In these almost nine years of Pontificate, Pope Francis has tirelessly raised his voice in favour of peoples oppressed by the scourge of war, especially the ones that are forgotten because they are being fought far from the seat of power, or due to lack of media interest. How many times has Pope Francis launched appeals for the children in Yemen, innocent victims of a brutal war. How many times has he recalled the tragedy in Syria and how many initiatives has he implemented — of prayer, humanitarian and diplomatic — for those people, who for over 10 years, have not known peace.
“Those who wage war... forget humanity”, Pope Francis said at the Angelus on 27 February. Those who wage war “do not look at the real life of people”, but “ trust in the diabolical and perverse logic of weapons, which is the furthest from the will of God”. It is the furthest from the logic of fraternity, as well, which patiently accepts others as they are, as children of God.

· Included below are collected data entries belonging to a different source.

File: config.mk
export PLATFORM = sky130hd
export DESIGN_NAME = npl_ctrl
export DESIGN_NICKNAME = d
export VERILOG_FILES = /design/src/sv/npl_pkg.sv /design/src/sv/npl_ctrl.sv
export SDC_FILE = /design/constraint.sdc
export NUM_CORES = 1
export LEC_CHECK = 0
export ABC_CLOCK_PERIOD_IN_PS = 1200
export BUFFER_PORTS_ARGS = -buffer_cell sky130_fd_sc_hd__clkbuf_2
export CORE_AREA = 2 2 39 41
export CTS_BUF_LIST = sky130_fd_sc_hd__clkbuf_4 sky130_fd_sc_hd__clkbuf_8
export DETAILED_ROUTE_END_ITERATION = 10
export DIE_AREA = 0 0 41 43
export PLACE_DENSITY = 0.43
export SLEW_MARGIN = 0
export SYNTH_ARGS = -nofsm -noshare
export SYNTH_HDL_FRONTEND = slang
export SYNTH_SLANG_ARGS = --single-unit
File: constraint.sdc
create_clock -name clk -period 1.2 [get_ports clk]
set_input_delay 0 -clock clk [delete_from_list [all_inputs] [get_ports clk]]
set_output_delay 0 -clock clk [all_outputs]
set_load 0.01 [all_outputs]
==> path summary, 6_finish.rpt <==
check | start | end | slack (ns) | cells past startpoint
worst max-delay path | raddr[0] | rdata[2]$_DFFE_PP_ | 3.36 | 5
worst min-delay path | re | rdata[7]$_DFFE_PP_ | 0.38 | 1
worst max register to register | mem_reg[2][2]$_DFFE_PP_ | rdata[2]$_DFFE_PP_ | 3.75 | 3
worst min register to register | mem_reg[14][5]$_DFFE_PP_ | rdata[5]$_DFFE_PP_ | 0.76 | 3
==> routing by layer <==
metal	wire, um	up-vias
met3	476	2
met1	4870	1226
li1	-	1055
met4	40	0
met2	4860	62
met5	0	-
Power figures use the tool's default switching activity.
### src/skt_pkg.sv
// Shared constants, codes and controller/datapath interface types of the sorted key table.
`default_nettype none
package skt_pkg;

  localparam int unsigned DEPTH      = 256;
  localparam int unsigned KEY_WIDTH  = 32;
  localparam int unsigned DATA_WIDTH = 32;
  localparam int unsigned ADDR_W     = $clog2(DEPTH);
  localparam int unsigned CNT_W      = $clog2(DEPTH + 1);
  localparam int unsigned ENTRY_W    = KEY_WIDTH + DATA_WIDTH;

  typedef enum logic [1:0] {
    KIND_INSERT = 2'd0,
    KIND_SEARCH = 2'd1,
    KIND_DELETE = 2'd2
  } kind_e;

  typedef enum logic [1:0] {
    ST_OK      = 2'd0,
    ST_DUP     = 2'd1,
    ST_FULL    = 2'd2,
    ST_MISSING = 2'd3
  } status_e;

  typedef enum logic [2:0] {
    S_IDLE,
    S_BS_CHK,
    S_BS_CMP,
    S_HIT,
    S_UP,
    S_PLACE,
    S_DN,
    S_RESULT
  } state_e;

  typedef struct packed {
    logic    load;
    logic    rd_mid;
    logic    bs_step;
    logic    rd_lo;
    logic    set_res;
    status_e res_code;
    logic    res_cap;
    logic    start_up;
    logic    shift_up;
    logic    place;
    logic    start_dn;
    logic    shift_dn;
    logic    dec_count;
    logic    out_load;
  } cmd_t;

  typedef struct packed {
    logic [1:0] kind;
    logic       lo_lt_hi;
    logic       hit;
    logic       full;
    logic       up_needed;
    logic       del_more;
    logic       ptr_at_p;
    logic       ptr_at_last;
    logic       out_free;
  } sts_t;

endpackage
`default_nettype wire

### src/skt_ctrl.sv
// Controller state machine sequencing search, shift and result phases of the table.
`default_nettype none
module skt_ctrl (
  input  wire logic          clk_i,
  input  wire logic          rst_ni,
  input  wire logic          in_valid_i,
  output logic               in_ready_o,
  input  wire skt_pkg::sts_t sts_i,
  output skt_pkg::cmd_t      cmd_o
);

  skt_pkg::state_e state_q, state_d;

  always_ff @(posedge clk_i or negedge rst_ni) begin
    if (!rst_ni) begin
      state_q <= skt_pkg::S_IDLE;
    end else begin
      state_q <= state_d;
    end
  end

  always_comb begin
    state_d    = state_q;
    cmd_o      = '0;
    cmd_o.res_code = skt_pkg::ST_MISSING;
    in_ready_o = 1'b0;
    unique case (state_q)
      skt_pkg::S_IDLE: begin
        in_ready_o = 1'b1;
        if (in_valid_i) begin
          cmd_o.load = 1'b1;
          state_d    = skt_pkg::S_BS_CHK;
        end
      end
      skt_pkg::S_BS_CHK: begin
        if (sts_i.lo_lt_hi) begin
          cmd_o.rd_mid = 1'b1;
          state_d      = skt_pkg::S_BS_CMP;
        end else begin
          cmd_o.rd_lo = 1'b1;
          state_d     = skt_pkg::S_HIT;
        end
      end
      skt_pkg::S_BS_CMP: begin
        cmd_o.bs_step = 1'b1;
        state_d       = skt_pkg::S_BS_CHK;
      end
      skt_pkg::S_HIT: begin
        cmd_o.set_res = 1'b1;
        state_d       = skt_pkg::S_RESULT;
        unique case (sts_i.kind)
          skt_pkg::KIND_INSERT: begin
            if (sts_i.full) begin
              cmd_o.res_code = skt_pkg::ST_FULL;
            end else if (sts_i.hit) begin
              cmd_o.res_code = skt_pkg::ST_DUP;
            end else begin
              cmd_o.res_code = skt_pkg::ST_OK;
              if (sts_i.up_needed) begin
                cmd_o.start_up = 1'b1;
                state_d        = skt_pkg::S_UP;
              end else begin
                state_d = skt_pkg::S_PLACE;
              end
            end
          end
          skt_pkg::KIND_SEARCH: begin
            if (sts_i.hit) begin
              cmd_o.res_code = skt_pkg::ST_OK;
              cmd_o.res_cap  = 1'b1;
            end
          end
          skt_pkg::KIND_DELETE: begin
            if (sts_i.hit) begin
              cmd_o.res_code = skt_pkg::ST_OK;
              cmd_o.res_cap  = 1'b1;
              if (sts_i.del_more) begin
                cmd_o.start_dn = 1'b1;
                state_d        = skt_pkg::S_DN;
              end else begin
                cmd_o.dec_count = 1'b1;
              end
            end
          end
          default: begin
            cmd_o.res_code = skt_pkg::ST_MISSING;
          end
        endcase
      end
      skt_pkg::S_UP: begin
        cmd_o.shift_up = 1'b1;
        if (sts_i.ptr_at_p) begin
          state_d = skt_pkg::S_PLACE;
        end
      end
      skt_pkg::S_PLACE: begin
        cmd_o.place = 1'b1;
        state_d     = skt_pkg::S_RESULT;
      end
      skt_pkg::S_DN: begin
        cmd_o.shift_dn = 1'b1;
        if (sts_i.ptr_at_last) begin
          cmd_o.dec_count = 1'b1;
          state_d         = skt_pkg::S_RESULT;
        end
      end
      skt_pkg::S_RESULT: begin
        if (sts_i.out_free) begin
          cmd_o.out_load = 1'b1;
          state_d        = skt_pkg::S_IDLE;
        end
      end
      default: begin
        state_d = skt_pkg::S_IDLE;
      end
    endcase
  end

endmodule
`default_nettype wire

In September 2014, while visiting the Military Memorial of Redipuglia on the centenary of the First World War, the Pope had condemned the absurdity of war, highlighting that “war is madness” because “its only plan is to bring destruction”. Throughout these days, images of this very destruction that spares no one are arriving from Ukraine. And the question that becomes increasingly more distressing, day after day is: for how much longer?